At the time of her death, Bemis was allegedly gathering information in order to write a true crime book on the murder of her friend and neighbor Athalia Ponsell Lindsley. Bemis herself was murdered during an evening walk, at a short distance from her house. Both murders remain unsolved.

==Biography==
In the late 1920s, she moved to New York City to develop a dual career in public relations and advertising. She was contracted by various New York City department stores to develop advertising by staging various types of publicity events. In 1932, she was hired by Brooklyn-based Hearn's as a fashion promoter and publicist. Among the publicity events she staged at the store were a fashion contest emceed by gossip columnist and society figure Elsa Maxwell and a Thanksgiving Day circus in Central Park. Bemis wrote the press releases for the events she staged and occasionally made the front page of New York City newspapers herself.

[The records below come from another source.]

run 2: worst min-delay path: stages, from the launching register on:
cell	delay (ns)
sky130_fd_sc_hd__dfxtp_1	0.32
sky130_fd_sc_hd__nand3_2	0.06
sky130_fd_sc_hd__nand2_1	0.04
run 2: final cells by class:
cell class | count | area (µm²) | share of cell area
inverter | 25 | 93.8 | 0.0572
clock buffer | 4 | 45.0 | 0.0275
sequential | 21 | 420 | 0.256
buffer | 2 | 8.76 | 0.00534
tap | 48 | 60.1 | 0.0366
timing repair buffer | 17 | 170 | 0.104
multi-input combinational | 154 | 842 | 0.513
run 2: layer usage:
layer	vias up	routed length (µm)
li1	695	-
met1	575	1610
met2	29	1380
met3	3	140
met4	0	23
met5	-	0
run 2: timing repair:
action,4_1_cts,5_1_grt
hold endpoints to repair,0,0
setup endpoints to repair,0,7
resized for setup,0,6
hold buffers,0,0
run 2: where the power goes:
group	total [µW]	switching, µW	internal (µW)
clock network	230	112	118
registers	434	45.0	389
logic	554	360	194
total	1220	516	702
## config.mk

```make
export PLATFORM = sky130hd
export DESIGN_NAME = tenkey_debounce
export DESIGN_NICKNAME = d
export VERILOG_FILES = /design/src/rtl/elelock_pkg.sv /design/src/rtl/tenkey_sync.sv /design/src/rtl/tenkey_debounce.sv
export SDC_FILE = /design/constraint.sdc
export NUM_CORES = 1
export LEC_CHECK = 0
export CELL_PAD_IN_SITES_DETAIL_PLACEMENT = 1
export CELL_PAD_IN_SITES_GLOBAL_PLACEMENT = 2
export CORE_UTILIZATION = 40
export DETAILED_ROUTE_END_ITERATION = 12
export HOLD_SLACK_MARGIN = 0.12
export PLACE_DENSITY_LB_ADDON = 0.05
export SLEW_MARGIN = 30
export SYNTH_ARGS = -nofsm -noshare
export SYNTH_HDL_FRONTEND = slang
export SYNTH_HIERARCHICAL = 1
export SYNTH_SLANG_ARGS = --single-unit
```

## constraint.sdc

```tcl
create_clock -name clk -period 4.4 [get_ports clk]
set_input_delay 0.44 -clock clk [delete_from_list [all_inputs] [get_ports clk]]
set_output_delay 0.44 -clock clk [all_outputs]
set_load 0.05 [all_outputs]
```
==> config.mk <==
export PLATFORM = sky130hd
export DESIGN_NAME = clk_monitor
export DESIGN_NICKNAME = d
export VERILOG_FILES = /design/src/rtl/clk_monitor_pkg.sv /design/src/rtl/sync_2ff.sv /design/src/rtl/clk_monitor.sv
export SDC_FILE = /design/constraint.sdc
export NUM_CORES = 1
export LEC_CHECK = 0
export CORE_MARGIN = 1
export CORE_UTILIZATION = 50
export CTS_BUF_LIST = sky130_fd_sc_hd__clkbuf_8
export DETAILED_ROUTE_END_ITERATION = 10
export PLACE_DENSITY_LB_ADDON = 0.2
export SETUP_SLACK_MARGIN = 0.15
export SYNTH_ARGS = -nofsm -noshare
export SYNTH_HDL_FRONTEND = slang
export SYNTH_SLANG_ARGS = --single-unit
==> constraint.sdc <==
create_clock -name clk -period 3.1 [get_ports clk]
set_input_delay 0.31 -clock clk [delete_from_list [all_inputs] [get_ports clk]]
set_output_delay 0.31 -clock clk [all_outputs]
set_load 0.01 [all_outputs]
==> src/rtl/clk_monitor_pkg.sv <==
// clk_monitor_pkg: shared definitions for the clock monitor.
//   state_t       - monitor FSM encoding
//   LOCK_PHASES   - consecutive in-tolerance phases needed to declare lock
//   PRIME_CYCLES  - cycles after reset before the edge detector is trusted
//   out_of_tol()  - unsigned, wrap-free |len - nom| > tol test
package clk_monitor_pkg;

  typedef enum logic [1:0] {
    IDLE      = 2'd0,
    SYNC      = 2'd1,
    MEAS_HIGH = 2'd2,
    MEAS_LOW  = 2'd3
  } state_t;

  localparam int LOCK_PHASES  = 4;
  localparam int PRIME_CYCLES = 3;

  // Evaluated at 64 bits so neither the sum nor the comparison can wrap.
  function automatic logic out_of_tol(input logic [63:0] len,
                                      input logic [63:0] nom,
                                      input logic [63:0] tol);
    return (len > nom + tol) || (len + tol < nom);
  endfunction

endpackage

==> src/rtl/sync_2ff.sv <==
// sync_2ff: two-flop synchronizer for one asynchronous bit.
//   clk   - destination clock
//   rst_n - asynchronous active-low reset (flops clear to 0)
//   d     - asynchronous input
//   q     - synchronized output, two clk cycles of latency
module sync_2ff (
  input  logic clk,
  input  logic rst_n,
  input  logic d,
  output logic q
);

  logic meta;

  always_ff @(posedge clk or negedge rst_n) begin
    if (!rst_n) begin
      meta <= 1'b0;
      q    <= 1'b0;
    end else begin
      meta <= d;
      q    <= meta;
    end
  end

endmodule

In 1938, Bemis resigned from Hearn's to do free-lance public relations for a variety of diverse companies, including the Ford Motor Company, which she worked to promote at the 1939 New York World's Fair, and the Claire Wolff modeling agency.

In 1943, Bemis enlisted in the Women's Army Auxiliary Corps and was stationed in Daytona Beach, Florida, giving radio addresses and coordinating entertainment at the local U.S.O. She was honorably discharged with the rank of corporal.

She then coordinated a wartime fashion show in New York City sponsored by The New York Times, entitled "Fashions of the Times". She then went to Atlanta to become Director of Special Events at Rich's Department Store (1946–1947), then back to New York to take a position as Director of Feature Events at Abraham & Straus Department Store, where she worked until 1954.

In 1956, Bemis semi-retired to St. Augustine, Florida, where she engaged in charitable work for various causes, worked as a publicist for the city and wrote for several local newspapers.

==Death==
On January 23, 1974, her friend and close neighbor on Marine Street, fellow socialite Athalia Ponsell Lindsley, was hacked to death with a machete on Lindsley's front porch. Another neighbor was indicted and tried for the crime but was acquitted. The investigation into the crime was fraught with controversy and no one else was charged in the murder. Bemis, who may have been gathering information for a book, alluded to the fact that she had information pertinent to the case. On November 3, 1974, she went out for her evening walk and never returned. Her body was discovered about 7 p.m. a block and a half from her house, her skull crushed by a cement block. Her murder, like Lindsley's, remains unsolved.